Tom Callan "Street Photography" is how Brooklyn Heights photographer Tom Callan describes his work. Before moving to New York, Tom studied with Fred Ritchin, former editor of the New York Times Magazine, at the Maine Photographic Workshop. His photos have appeared on the front page of the New York Times as well as the New York Daily News, New York Post, Newsday, Village Voice, Spy Magazine, and many other publications. A native of Massachusetts, Tom worked as a stringer for United Press International and the Associated Press. He graduated in 1974 from Boston State College with a degree in Political Science. Tom's photos regularly appear in Brooklyn Paper Publications.

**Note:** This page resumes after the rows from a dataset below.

**src/hdl/sata_err_regs.svh**
```systemverilog
// register offsets, field positions and reset values of the port error block
`ifndef SATA_ERR_REGS_SVH
`define SATA_ERR_REGS_SVH

// ------------------------------------------------------------
// register byte offsets
// ------------------------------------------------------------
`define ISTAT_OFS 8'h00
`define IMASK_OFS 8'h04
`define CTRL_OFS 8'h08
`define FBS_OFS 8'h0c
`define CI_OFS 8'h10
`define PIO_OFS 8'h14

// ------------------------------------------------------------
// status and mask bit positions
// ------------------------------------------------------------
`define ST_IFS 0
`define ST_INFS 1
`define ST_PCS 2
`define ST_W 3
`define IMASK_RST 3'h0

// ------------------------------------------------------------
// control fields
// ------------------------------------------------------------
`define CTRL_START 0
`define CTRL_FBS 1
`define CTRL_IDE 2
`define CTRL_PMP_LO 8
`define CTRL_PMP_HI 11
`define CTRL_W 12
`define CTRL_RST 12'h000

// ------------------------------------------------------------
// widths
// ------------------------------------------------------------
`define PMP_W 4
`define CNT_W 16
`define LANE_BYTES 4

`endif

```
**src/hdl/sata_err_pkg.sv**
```systemverilog
// types shared by the port error block
package sata_err_pkg;
	typedef enum {
		SEL_ISTAT,
		SEL_IMASK,
		SEL_CTRL,
		SEL_FBS,
		SEL_CI,
		SEL_PIO,
		SEL_NONE
	} reg_sel_t;
	typedef logic [3:0] pmp_t;
endpackage

```
**src/hdl/pio_read_packer.sv**
```systemverilog
// packs pio read dwords into qwords, trimming the tail to the byte count
`include "sata_err_regs.svh"

module pio_read_packer #(
	parameter int CNT_W = `CNT_W
) (
	input wire logic clk_i,
	input wire logic srst_i,
	input wire logic start_i,
	input wire logic [CNT_W-1:0] count_i,
	output logic [CNT_W-1:0] left_o,
	input wire logic [31:0] rx_data_i,
	input wire logic rx_valid_i,
	output logic rx_ready_o,
	output logic [63:0] out_data_o,
	output logic [7:0] out_strb_o,
	output logic out_last_o,
	output logic out_valid_o,
	input wire logic out_ready_i
);
	logic active_ff;
	logic half_ff;
	logic [CNT_W-1:0] left_ff;
	logic [31:0] lo_ff;
	logic [2:0] take;
	logic [CNT_W-1:0] rem;
	logic accept;
	logic [CNT_W-1:0] sum_ff;
	logic [CNT_W-1:0] total_ff;

	function automatic logic [3:0] lane_mask(input logic [2:0] n);
		unique case (n)
			3'h1: lane_mask = 4'h1;
			3'h2: lane_mask = 4'h3;
			3'h3: lane_mask = 4'h7;
			default: lane_mask = 4'hf;
		endcase
	endfunction

	// the tail dword may carry fewer valid bytes than four
	assign take = (left_ff >= CNT_W'(`LANE_BYTES)) ? 3'h4 : left_ff[2:0];
	assign rem = left_ff - CNT_W'(take);
	// stall the link while a packed qword waits for the reader
	assign rx_ready_o = active_ff & ~out_valid_o;
	assign accept = rx_valid_i & rx_ready_o;
	assign left_o = left_ff;

	always_ff @(posedge clk_i) begin
		if (srst_i) begin
			active_ff <= 1'b0;
			left_ff <= '0;
			half_ff <= 1'b0;
		end else if (start_i) begin
			active_ff <= (count_i != '0);
			left_ff <= count_i;
			half_ff <= 1'b0;
		end else if (accept) begin
			left_ff <= rem;
			half_ff <= ~half_ff & (rem != '0);
			if (rem == '0) begin
				active_ff <= 1'b0;
			end
		end
	end

	always_ff @(posedge clk_i) begin
		if (srst_i) begin
			lo_ff <= 32'h0;
			out_valid_o <= 1'b0;
			out_data_o <= 64'h0;
			out_strb_o <= 8'h0;
			out_last_o <= 1'b0;
		end else if (accept && (half_ff || rem == '0)) begin
			out_valid_o <= 1'b1;
			out_last_o <= (rem == '0);
			if (half_ff) begin
				out_data_o <= {rx_data_i, lo_ff};
				out_strb_o <= {lane_mask(take), 4'hf};
			end else begin
				out_data_o <= {32'h0, rx_data_i};
				out_strb_o <= {4'h0, lane_mask(take)};
			end
		end else begin
			if (accept) begin
				lo_ff <= rx_data_i;
			end
			if (out_ready_i) begin
				out_valid_o <= 1'b0;
			end
		end
	end

	// ------------------------------------------------------------
	// checks
	// ------------------------------------------------------------
	always_ff @(posedge clk_i) begin
		if (srst_i || start_i) begin
			sum_ff <= '0;
			total_ff <= count_i;
		end else if (out_valid_o && out_ready_i) begin
			sum_ff <= sum_ff + CNT_W'($countones(out_strb_o));
		end
	end
endmodule

```
**src/hdl/sata_port_error_handling.sv**
```systemverilog
// port error, halt and command issue handling with an avalon register slave
// What this block does
// - host non-data escape sets fatal flag
// - r_err on host non-data sets nonfatal flag
// - device non-data escape sets fatal flag
// - switching on: host escape records erring port
// - switching on: completions clear only owner slots
// - connect change flag halts command execution
// - ide pio read handles unaligned counts
//
// The implementer's own choices: register access over Avalon-MM and the placing of the registers.
`include "sata_err_regs.svh"

module sata_port_error_handling #(
	parameter int SLOTS = 8,
	parameter int SLOT_W = 3
) (
	input wire logic clk_i,
	input wire logic srst_i,
	input wire logic [7:0] avs_address_i,
	input wire logic avs_read_i,
	input wire logic avs_write_i,
	input wire logic [31:0] avs_writedata_i,
	output logic [31:0] avs_readdata_o,
	output logic avs_waitrequest_o,
	output logic irq_o,
	input wire logic h2d_sync_escape_i,
	input wire logic h2d_rerr_i,
	input wire logic d2h_sync_escape_i,
	input wire logic [`PMP_W-1:0] fis_pmp_i,
	input wire logic cominit_i,
	input wire logic power_saving_i,
	input wire logic d2h_done_i,
	input wire logic [SLOT_W-1:0] d2h_slot_i,
	input wire logic [`PMP_W-1:0] d2h_pmp_i,
	output logic cmd_valid_o,
	input wire logic cmd_ready_i,
	output logic [SLOT_W-1:0] cmd_slot_o,
	output logic [`PMP_W-1:0] cmd_pmp_o,
	input wire logic [31:0] pio_rx_data_i,
	input wire logic pio_rx_valid_i,
	output logic pio_rx_ready_o,
	output logic [63:0] pio_data_o,
	output logic [7:0] pio_strb_o,
	output logic pio_last_o,
	output logic pio_valid_o,
	input wire logic pio_ready_i
);

	// ------------------------------------------------------------
	// register bus
	// ------------------------------------------------------------
	logic ack_ff;
	logic wr_ack;
	logic rd_ack;
	sata_err_pkg::reg_sel_t sel;

	function automatic sata_err_pkg::reg_sel_t decode(input logic [7:0] addr);
		unique case (addr)
			`ISTAT_OFS: decode = sata_err_pkg::SEL_ISTAT;
			`IMASK_OFS: decode = sata_err_pkg::SEL_IMASK;
			`CTRL_OFS: decode = sata_err_pkg::SEL_CTRL;
			`FBS_OFS: decode = sata_err_pkg::SEL_FBS;
			`CI_OFS: decode = sata_err_pkg::SEL_CI;
			`PIO_OFS: decode = sata_err_pkg::SEL_PIO;
			default: decode = sata_err_pkg::SEL_NONE;
		endcase
	endfunction

	assign sel = decode(avs_address_i);
	// every access takes exactly one wait cycle, so read data can come from a flop
	assign avs_waitrequest_o = (avs_read_i | avs_write_i) & ~ack_ff;
	assign wr_ack = avs_write_i & ack_ff;
	assign rd_ack = avs_read_i & ack_ff;

	always_ff @(posedge clk_i) begin
		if (srst_i) begin
			ack_ff <= 1'b0;
		end else begin
			ack_ff <= (avs_read_i | avs_write_i) & ~ack_ff;
		end
	end

	// ------------------------------------------------------------
	// control, mask and switching fields
	// ------------------------------------------------------------
	logic [`CTRL_W-1:0] ctrl_ff;
	logic [`ST_W-1:0] imask_ff;
	logic [`PMP_W-1:0] dwe_ff;
	logic started;
	logic fbs_on;
	logic [`PMP_W-1:0] issue_pmp;

	assign started = ctrl_ff[`CTRL_START];
	assign fbs_on = ctrl_ff[`CTRL_FBS];
	assign issue_pmp = ctrl_ff[`CTRL_PMP_HI:`CTRL_PMP_LO];

	always_ff @(posedge clk_i) begin
		if (srst_i) begin
			ctrl_ff <= `CTRL_RST;
		end else if (wr_ack && sel == sata_err_pkg::SEL_CTRL) begin
			ctrl_ff <= avs_writedata_i[`CTRL_W-1:0];
		end
	end

	always_ff @(posedge clk_i) begin
		if (srst_i) begin
			imask_ff <= `IMASK_RST;
		end else if (wr_ack && sel == sata_err_pkg::SEL_IMASK) begin
			imask_ff <= avs_writedata_i[`ST_W-1:0];
		end
	end

	// the port multiplier port of the failing fis is kept for error recovery
	always_ff @(posedge clk_i) begin
		if (srst_i) begin
			dwe_ff <= '0;
		end else if (h2d_sync_escape_i && fbs_on) begin
			dwe_ff <= fis_pmp_i;
		end
	end

	// ------------------------------------------------------------
	// error status and interrupt
	// ------------------------------------------------------------
	logic [`ST_W-1:0] stat_ff;
	logic [`ST_W-1:0] set_vec;
	logic [`ST_W-1:0] rd_clr;
	logic halt;

	always_comb begin
		set_vec = '0;
		set_vec[`ST_IFS] = h2d_sync_escape_i
			| d2h_sync_escape_i
			| (cominit_i & power_saving_i);
		set_vec[`ST_INFS] = h2d_rerr_i;
		set_vec[`ST_PCS] = cominit_i;
	end

	// only the bits actually returned are cleared, so a late event survives
	assign rd_clr = (rd_ack && sel == sata_err_pkg::SEL_ISTAT) ?
		avs_readdata_o[`ST_W-1:0] : '0;

	always_ff @(posedge clk_i) begin
		if (srst_i) begin
			stat_ff <= '0;
		end else begin
			stat_ff <= (stat_ff & ~rd_clr) | set_vec;
		end
	end

	// a pending connect change freezes dispatch until software reads it away
	assign halt = stat_ff[`ST_PCS];
	assign irq_o = |(stat_ff & imask_ff);

	// ------------------------------------------------------------
	// command issue bookkeeping
	// ------------------------------------------------------------
	logic [SLOTS-1:0] ci_ff;
	logic [SLOTS-1:0] disp_ff;
	logic [`PMP_W-1:0] own_ff [SLOTS];
	logic [SLOTS-1:0] issue_bits;
	logic [SLOTS-1:0] done_bits;
	logic [SLOTS-1:0] take_bits;
	logic [SLOTS-1:0] waiting;
	logic [SLOT_W-1:0] pick;
	logic cmd_valid_ff;

	// a slot already in use cannot be issued again
	assign issue_bits = (wr_ack && sel == sata_err_pkg::SEL_CI) ?
		avs_writedata_i[SLOTS-1:0] & ~ci_ff : '0;
	assign waiting = ci_ff & ~disp_ff;

	always_comb begin
		done_bits = '0;
		// with switching on, a reply from one port never retires another port's slot
		if (d2h_done_i && ci_ff[d2h_slot_i] &&
			(!fbs_on || own_ff[d2h_slot_i] == d2h_pmp_i)) begin
			done_bits[d2h_slot_i] = 1'b1;
		end
	end

	always_comb begin
		pick = '0;
		for (int i = SLOTS - 1; i >= 0; i--) begin
			if (waiting[i]) begin
				pick = SLOT_W'(i);
			end
		end
	end

	always_comb begin
		take_bits = '0;
		if (cmd_valid_o && cmd_ready_i) begin
			take_bits[cmd_slot_o] = 1'b1;
		end
	end

	always_ff @(posedge clk_i) begin
		if (srst_i || !started) begin
			ci_ff <= '0;
			disp_ff <= '0;
		end else begin
			ci_ff <= (ci_ff & ~done_bits) | issue_bits;
			disp_ff <= (disp_ff & ~done_bits) | take_bits;
		end
	end

	always_ff @(posedge clk_i) begin
		for (int i = 0; i < SLOTS; i++) begin
			if (srst_i) begin
				own_ff[i] <= '0;
			end else if (issue_bits[i]) begin
				own_ff[i] <= issue_pmp;
			end
		end
	end

	// ------------------------------------------------------------
	// command dispatch
	// ------------------------------------------------------------
	assign cmd_valid_o = cmd_valid_ff & ~halt;

	always_ff @(posedge clk_i) begin
		if (srst_i || !started) begin
			cmd_valid_ff <= 1'b0;
			cmd_slot_o <= '0;
			cmd_pmp_o <= '0;
		end else if (cmd_valid_o && cmd_ready_i) begin
			cmd_valid_ff <= 1'b0;
		end else if (!cmd_valid_ff && !halt && |waiting) begin
			cmd_valid_ff <= 1'b1;
			cmd_slot_o <= pick;
			cmd_pmp_o <= own_ff[pick];
		end
	end

	// ------------------------------------------------------------
	// pio read path
	// ------------------------------------------------------------
	logic pio_start;
	logic [`CNT_W-1:0] pio_left;

	// pio reads exist only in ide compatibility mode
	assign pio_start = wr_ack && sel == sata_err_pkg::SEL_PIO &&
		ctrl_ff[`CTRL_IDE];

	pio_read_packer #(
		.CNT_W(`CNT_W)
	) u_packer (
		.clk_i(clk_i),
		.srst_i(srst_i),
		.start_i(pio_start),
		.count_i(avs_writedata_i[`CNT_W-1:0]),
		.left_o(pio_left),
		.rx_data_i(pio_rx_data_i),
		.rx_valid_i(pio_rx_valid_i),
		.rx_ready_o(pio_rx_ready_o),
		.out_data_o(pio_data_o),
		.out_strb_o(pio_strb_o),
		.out_last_o(pio_last_o),
		.out_valid_o(pio_valid_o),
		.out_ready_i(pio_ready_i)
	);

	// ------------------------------------------------------------
	// read data
	// ------------------------------------------------------------
	always_ff @(posedge clk_i) begin
		if (srst_i) begin
			avs_readdata_o <= 32'h0;
		end else if (avs_read_i && !ack_ff) begin
			avs_readdata_o <= 32'h0;
			unique case (sel)
				sata_err_pkg::SEL_ISTAT: avs_readdata_o[`ST_W-1:0] <= stat_ff;
				sata_err_pkg::SEL_IMASK: avs_readdata_o[`ST_W-1:0] <= imask_ff;
				sata_err_pkg::SEL_CTRL: avs_readdata_o[`CTRL_W-1:0] <= ctrl_ff;
				sata_err_pkg::SEL_FBS: avs_readdata_o[`PMP_W-1:0] <= dwe_ff;
				sata_err_pkg::SEL_CI: avs_readdata_o[SLOTS-1:0] <= ci_ff;
				sata_err_pkg::SEL_PIO: avs_readdata_o[`CNT_W-1:0] <= pio_left;
				sata_err_pkg::SEL_NONE: avs_readdata_o <= 32'h0;
			endcase
		end
	end
endmodule

```
**config.mk**
```make
export PLATFORM = sky130hd
export DESIGN_NAME = sata_port_error_handling
export DESIGN_NICKNAME = d
export VERILOG_FILES = /design/src/hdl/sata_err_pkg.sv /design/src/hdl/pio_read_packer.sv /design/src/hdl/sata_port_error_handling.sv
export VERILOG_INCLUDE_DIRS = /design/src /design/src/hdl
export SDC_FILE = /design/constraint.sdc
export NUM_CORES = 1
export LEC_CHECK = 0
export CAP_MARGIN = 20
export CORE_MARGIN = 2
export CORE_UTILIZATION = 50
export CTS_CLUSTER_DIAMETER = 40
export CTS_CLUSTER_SIZE = 14
export DETAILED_ROUTE_END_ITERATION = 8
export DONT_BUFFER_PORTS = 1
export MAX_ROUTING_LAYER = met4
export PLACE_DENSITY_LB_ADDON = 0.15
export REMOVE_ABC_BUFFERS = 1
export SYNTH_ARGS = -nofsm -noshare
export SYNTH_HDL_FRONTEND = slang
export SYNTH_SLANG_ARGS = --single-unit
```
**constraint.sdc**
```tcl
create_clock -name clk_i -period 7.6 [get_ports clk_i]
set_input_delay 0 -clock clk_i [delete_from_list [all_inputs] [get_ports clk_i]]
set_output_delay 0 -clock clk_i [all_outputs]
set_load 0.05 [all_outputs]
```
==> summary.md, run 1 <==
| Metric | Value |
|---|---|
| Post-synth ARST share | `0%` |
| Cell Area, Synth | `0.0103 mm^2` |
| Slew HR | `31.3%` |
| HPWL Detailed | `17,500 um` |
| Skew final | `~0.02 ns` |
| Fillcell total | `between 1,500 and 2,000` |
| Overall die height | `148 um` |
| RePlAce Congestion | `0.891` |
| Critical Path Sink Type | `flop` |
| Core area | `0.0203 mm^2` |
| Met3 GRT Util | `~7%` |
| Hold/Removal Path Class | `primary input to flop` |
| Die Wd | `148 um` |
| Fin worst setup slack | `3.61 ns` |
| Post-synthesis sequential area ratio | `45.5%` |
| Clock slew at reported path FFs | `0.06 ns` |
| WS Path Type | `flop to flop` |
| Clk_lat worst skew | `0.51 ns` |
| Post-route cell area | `0.0125 mm^2` |
| DP Area | `0.0104 mm^2` |
| Area contributors post-synth | `dfxtp_1 (36%), edfxtp_1 (9.3%), mux2i_1 (8.6%)` |
| Syn. warnings | `0` |
| Comb power frac | `under 10%` |
| Area share of the largest cell type after synthesis | `36.2%` |
| Largest net degree at the start of global routing | `140` |
| I/O pin cnt | `213` |
| Setup violators final | `0` |
| Port buffer count | `0` |
| Final WL | `28,400 um` |
| Clock sink count | `219` |
| Final routed DRC violation total | `0` |
| Met1 usage | `33.3%` |
| Max Slew Vio Count | `0` |
| IR Drop Worst-Case VDD | `~0.00016 V` |
| Syn avg cell area | `approximately 9.6 um^2` |
| P_sw | `just over 0.0007 W` |
| Crit Path Max Fanout | `33` |
| H-tree lvl count | `2` |
| Yosys reg bits | `219` |
| Worst endpoint required time | `7.99 ns` |
| DR WL/cell | `about 20 um` |
| Crit path launch type | `flop` |
| Lkg Pwr | `between 4 and 5 nW` |
| Max_cap viols | `0` |
| Count of non-filler cells in the finished layout | `1,433` |
| Worst slew pin tran | `1.03 ns` |
| Initial antenna violation count | `2` |
| Achievable clock frequency | `~0.25 GHz` |
| Net Sw Frac | `between 20% and 30%` |
| Vias in the first global route | `8,194` |
| GR Util All Layers | `26.2%` |
| Dpl ws | `4.00 ns` |
| Final nets | `around 1,200` |
| Total negative slack | `0 ns` |
| Maximum root-to-sink buffer count | `3` |
| Synth unique cells | `between 60 and 70` |
| First-pass GRT wire length | `~45,000 um` |
| Number of routed nets with antenna violations | `0` |
| Gr busiest metal | `met2` |
| Post-CTS setup buffers | `0` |
| Pwr/cell area | `238 mW/mm^2` |
| EDFF count, synth | `32` |
| Share of cells above drive strength 1 | `9.98%` |
| Die ar. | `0.0219 mm^2` |
| M2 GR Usage | `41.4%` |
| WP data arrival | `4.37 ns` |
| Via/cell ratio | `between 5 and 6` |
| DRT Pass-1 Iters | `5` |
| CTS tree | `yes` |
| Fin crit share | `between 50% and 60%` |
| RSZ-0062 raised after global routing | `false` |
| Int Pwr | `0.00226 W` |
| Initial Util | `roughly half` |
| Synth-to-Final Area Change | `20.4%` |
| Final hold vios | `0` |
| Ys flop type | `dfxtp_1` |
| Clk pwr share | `54.7%` |
| Row count | `52` |
| Status | `completed` |
| Sequential Power Share | `between 40% and 50%` |
| Min Tclk post-route | `3.99 ns` |
| CTS Buf Count | `35` |
| Post-CTS Resized | `0` |
| Placed instance count | `1,284` |
| Post-synth top area cell | `dfxtp_1` |
| Mapped Cells | `between 1,000 and 1,500` |
| Grt ovf | `0` |
| Clock root buffer | `clkbuf_16` |
| Iteration-0 DRC Markers | `between 500 and 600` |
| Final core occ | `between 60% and 70%` |
| Via count | `~8,500` |
state kept, by name (all words and copies together) (netlist names), 4 cells and up:
signal and cells:
cmd_pmp_o 4, u_packer.out_strb_o 8, avs_readdata_o 16, u_packer.lo_ff 32, dwe_ff 4, u_packer.left_o 16, own_ff 32, u_packer.out_data_o 64
ctrl_ff 12, disp_ff 8, ci_ff 8
cells in the mapped netlist (17+ instances only):
cell         n
a2111oi_1   17
a211oi_1    20
a21oi_1     53
a22o_1      33
buf_4       19
clkbuf_1    59
dfxtp_1    187
edfxtp_1    32
mux2i_1     89
nand2_1     56
nand2b_1    48
nand3_1     18
nor2_1     198
stage by stage:
step           hold WS [ns]  total power, W
5_1_grt              0.0387         0.00307
6_report             0.0221         0.00297
3_3_place_gp         0.0858         0.00131
2_1_floorplan        0.0689         0.00130
4_1_cts             0.00762         0.00300
3_5_place_dp         0.0845         0.00131
area by class of cell:
| cell class | count | area [um^2] | area share, % |
|---|---|---|---|
| repair buffers | 94 | 933 | 7.49 |
| multi-input cells | 772 | 5220 | 41.9 |
| well taps | 270 | 338 | 2.71 |
| clock inverters | 21 | 256 | 2.06 |
| clock buffers | 42 | 955 | 7.66 |
| flip-flops and latches | 219 | 4700 | 37.7 |
| diodes | 1 | 2.50 | 0.0201 |
| inverters | 14 | 52.6 | 0.422 |
path summary, 6_finish.rpt:
kind / end / start / depth (start not counted) / slack [ns]
worst max-delay path: u_packer.lo_ff[9]$_SDFFE_PP0P_ / u_packer.left_o[12]$_SDFFE_PP0P_ / 11 / 3.61
worst min-delay path: avs_readdata_o[3]$_SDFFE_PP0P_ / avs_address_i[3] / 4 / 0.02
worst max register to register: u_packer.lo_ff[9]$_SDFFE_PP0P_ / u_packer.left_o[12]$_SDFFE_PP0P_ / 11 / 3.61
worst min register to register: dwe_ff[0]$_SDFFE_PP0P_ / dwe_ff[0]$_SDFFE_PP0P_ / 2 / 0.48
per-layer routing:
| layer | vias up | wire length (um) |
|---|---|---|
| met1 | 4116 | 11900 |
| li1 | 4048 | - |
| met4 | 0 | 497 |
| met3 | 38 | 2600 |
| met2 | 308 | 13300 |
| met5 | - | 0 |
timing repair:
item,4_1_cts,5_1_grt
endpoints found under the setup margin,0,0
hold buffers,83,1
hold endpoints to repair,244,4
power by group through the flow:
stage	clock network, W	logic (W)	registers [W]
floorplan	0	0.0000731	0.00122
global placement	0	0.0000863	0.00123
detailed placement	0	0.0000873	0.00123
CTS	0.00165	0.000142	0.00120
global route	0.00171	0.000152	0.00120
finish	0.00163	0.000143	0.00120
cells by family (layout without fill, tap and decap cells):
group,Yosys count,after routing,synth area share [%]
AND/OR/NAND/NOR,402,402,18.7
flip-flops,219,219,45.5
adder cells (fa/ha/maj),3,3,0.363
other,1,18,0.0362
multiplexers,106,106,12.0
buffers and inverters,105,171,4.85
AO/OA/AOI/OAI,229,229,17.4
XOR/XNOR,15,15,1.27
cell usage in the layout, fill, tap and decap left out, types with 7 or more instances in the layout:
cell           count
nand3_1           18
nor2_1           197
nand2b_1          48
a221oi_1           7
inv_1             14
or3_1              9
dlygate4sd3_1     83
o21ai_0           12
a2111oi_1         17
a211oi_1          20
nor3_1            14
a311oi_1          12
nor4_1            11
mux4_2            14
buf_4             10
nand2_1           56
a2111oi_2         12
a21oi_1           53
clkbuf_16         37
dfxtp_1          187
mux2i_1           89
conb_1            17
a22o_1            33
xnor2_1           13
edfxtp_1          32
o21bai_1           9
o211ai_1           7
nor2b_1           14
worst max-delay path: stages, from the launching register on:
cell,delay (ns)
dfxtp_1,0.39
nor4_1,0.68
nand4_1,0.40
nand2_1,0.17
ha_1,0.18
o2111ai_1,0.10
nand4b_4,0.25
o31ai_4,0.25
buf_4,0.53
mux2i_1,0.28
nor2_1,0.06
dlygate4sd3_1,0.58
Note: power is estimated with default switching activity, not from simulation.
<file path="config.mk">
export PLATFORM = sky130hd
export DESIGN_NAME = lse_core
export DESIGN_NICKNAME = d
export VERILOG_FILES = /design/src/logic/lse_pkg.sv /design/src/logic/lse_alu_if.sv /design/src/logic/lse_sub.sv /design/src/logic/lse_core.sv
export SDC_FILE = /design/constraint.sdc
export NUM_CORES = 1
export LEC_CHECK = 0
export ABC_AREA = 0
export BUFFER_PORTS_ARGS = -buffer_cell sky130_fd_sc_hd__buf_2
export CORE_MARGIN = 4
export CORE_UTILIZATION = 58
export CTS_CLUSTER_SIZE = 24
export DETAILED_ROUTE_END_ITERATION = 12
export GPL_ROUTABILITY_DRIVEN = 0
export HOLD_SLACK_MARGIN = 0.1
export PLACE_DENSITY = 0.91
export REMOVE_ABC_BUFFERS = 1
export SYNTH_ARGS = -nofsm -noshare
export SYNTH_HDL_FRONTEND = slang
export SYNTH_SLANG_ARGS = --single-unit
</file>
<file path="constraint.sdc">
create_clock -name clk_i -period 6 [get_ports clk_i]
set_input_delay 0.6 -clock clk_i [delete_from_list [all_inputs] [get_ports clk_i]]
set_output_delay 0.6 -clock clk_i [all_outputs]
set_load 0.01 [all_outputs]
</file>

Charles Denson Charles Denson is the author of the award-winning book, Coney Island: Lost and Found,and director of the Coney Island History Project, a nonprofit oral history organization that sponsors exhibits, organizes lectures and performances, and involves the community in preserving and appreciating Coney Island's past. Denson studied photography at the School of Visual Arts. He grew up in Coney Island and has documented the neighborhood since 1965. Recent photography exhibits include "Coney Island Dreamers," Main Library, Grand Army Plaza, 2006, and "Secrets of Coney Island Creek," Brooklyn College Archives and Special Collections, 2007.
Cornell Capa often stated that a photographer who was passionately dedicated to doing work that contributed to the understanding and well-being of humanity and who produced "images in which genuine human feeling predominates over commercial cynicism or disinterested formalism," is the work of " The Concerned Photographer ".
We dedicate this show in his memory.